I hope this serves as a warning to any photographers and artists who may have not read the entire Image Rights Terms Of Service. As it states in the Recovery Service Agreement and as it was reiterated to me several times by the company via email, once you upload your images to Image Rights, you are agreeing to be bound to them in all legal actions arising from those images if their service also detected that infringement. If you find someone infringing your work on your own and that infringement is also detected by Image Rights, you cannot sue that person with the help of your own attorney or Image Rights will sue you for the settlement. Based on these terms, if you sent an invoice to an infringer for a licensing fee after finding it via Image Rights scanning service, Image Rights will come after you for a portion of what you recovered.
As long as your images are on Image Rights, they own your work in terms of copyright enforcement. If you aren’t happy with that, you can pay them $2,495 per year for just the image scanning. But, you won’t see that pricing option anywhere on their website because apparently, they only tell this to people who question them about their Terms Of Service. If a person were foolish enough to pay $208 a month for the scanning service alone, they would be agreeing to a price hike of $179 since Image Witness used to cost $29 a month. In this regard, it seems to me that Image Rights acquired Image Witness and raised prices on their former customers by $179.
My point in writing this is to let artists know that by signing up for Image Rights and paying them a monthly fee, you are granting them an enormous amount of legal control over your intellectual property. This may not be a problem for those who don’t mind having their cases handled by Image Rights, but this is problematic for anyone who has their own lawyers and/or wants to maintain legal control over their work, may be using Image Rights for reverse image search, or was transferred to Image Rights after their acquisition of Image Witness and did not realize the Terms Of Service had changed.
In conjunction with the other issues surrounding Image Rights, I hope that artists will look more closely at these types of services before giving them access to valuable work. While Terms Of Service are a legal necessity, some companies abuse this necessity knowing that very few people will actually take the time to read them. The problem is that for the company it is always in their best interest to ask for all the rights they think they can get away with asking for. Since few people actually read the terms they are agreeing to, companies will often overreach. In the case of Image Rights and other similar “copyright enforcement services”, many people may not realize that they are turning over all legal control of their work to the company.

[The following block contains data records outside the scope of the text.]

===== src/rtl/odrc_out.sv =====
module odrc_out import odrc_pkg::*; (
  input  logic              clk,
  input  logic              rst,
  input  logic              accept,
  input  item_info_t        info,
  input  logic [BYTE_W-1:0] rdata,
  output logic              take,
  odrc_out_if.source        result
);

  logic       s1_valid;
  item_info_t s1_info;
  logic       s1_fwd;

  assign s1_fwd = s1_valid && (!result.valid || result.ready);
  assign take   = !s1_valid || s1_fwd;

  // stage aligned with ram read data
  always_ff @(posedge clk) begin
    if (rst) begin
      s1_valid <= 1'b0;
    end else if (take) begin
      s1_valid <= accept;
    end
  end

  always_ff @(posedge clk) begin
    if (take && accept) begin
      s1_info <= info;
    end
  end

  // output register
  always_ff @(posedge clk) begin
    if (rst) begin
      result.valid <= 1'b0;
    end else if (s1_fwd) begin
      result.valid <= 1'b1;
    end else if (result.ready) begin
      result.valid <= 1'b0;
    end
  end

  always_ff @(posedge clk) begin
    if (s1_fwd) begin
      result.scan_data  <= s1_info.scan_hit ? rdata : '0;
      result.panel_on   <= s1_info.panel_on;
      result.frame_dump <= s1_info.frame_dump;
    end
  end

endmodule


===== src/flat_wrapper.sv =====
// flat-port wrapper written by rule: the top's interface ports become plain ports
module odrc_out_flat import odrc_pkg::*;
  (clk, rst, accept, info, rdata, take, result_valid, result_scan_data, result_panel_on, result_frame_dump, result_ready);
  odrc_out_if result_i ();
  input  logic clk;
  input  logic rst;
  input  logic accept;
  input  item_info_t info;
  input  logic [BYTE_W-1:0] rdata;
  output logic take;
  output wire logic [$bits(result_i.valid)-1:0] result_valid;
  output wire logic [$bits(result_i.scan_data)-1:0] result_scan_data;
  output wire logic [$bits(result_i.panel_on)-1:0] result_panel_on;
  output wire logic [$bits(result_i.frame_dump)-1:0] result_frame_dump;
  input wire logic [$bits(result_i.ready)-1:0] result_ready;
  assign result_valid = result_i.valid;
  assign result_scan_data = result_i.scan_data;
  assign result_panel_on = result_i.panel_on;
  assign result_frame_dump = result_i.frame_dump;
  assign result_i.ready = result_ready;
  odrc_out u_core (.clk(clk), .rst(rst), .accept(accept), .info(info), .rdata(rdata), .take(take), .result(result_i));
endmodule

===== config.mk =====
export PLATFORM = sky130hd
export DESIGN_NAME = odrc_out_flat
export DESIGN_NICKNAME = d
export VERILOG_FILES = /design/src/rtl/odrc_pkg.sv /design/src/rtl/odrc_if.sv /design/src/rtl/odrc_out.sv /design/src/flat_wrapper.sv
export SDC_FILE = /design/constraint.sdc
export NUM_CORES = 1
export LEC_CHECK = 0
export ABC_CLOCK_PERIOD_IN_PS = 2800
export BUFFER_PORTS_ARGS = -buffer_cell sky130_fd_sc_hd__buf_2
export CAP_MARGIN = 40
export CORE_AREA = 2 2 39 41
export CTS_BUF_LIST = sky130_fd_sc_hd__clkbuf_4
export CTS_CLUSTER_SIZE = 25
export DETAILED_ROUTE_END_ITERATION = 16
export DIE_AREA = 0 0 41 43
export GPL_TIMING_DRIVEN = 0
export PLACE_DENSITY = 0.73
export SLEW_MARGIN = 20
export SYNTH_ARGS = -nofsm -noshare
export SYNTH_HDL_FRONTEND = slang
export SYNTH_SLANG_ARGS = --single-unit

===== constraint.sdc =====
create_clock -name clk -period 2.8 [get_ports clk]
set_input_delay 0.28 -clock clk [delete_from_list [all_inputs] [get_ports clk]]
set_output_delay 0.28 -clock clk [all_outputs]
set_load 0.02 [all_outputs]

As I always tell artists who ask me for advice about safeguarding their work: register all of your work with the copyright office and always have one or two good lawyers that you trust on hand. It’s really that simple. An image scanning service is important, but unfortunately Image Rights bought out the best one. Developers might want to take note and build a strong reverse image search API that can offer detailed image searches without trying to sucker artists into overreaching contracts with a network of mystery attorneys for minimal recovery and potential future hassle when these mystery attorneys bungle a case before it even gets off the ground.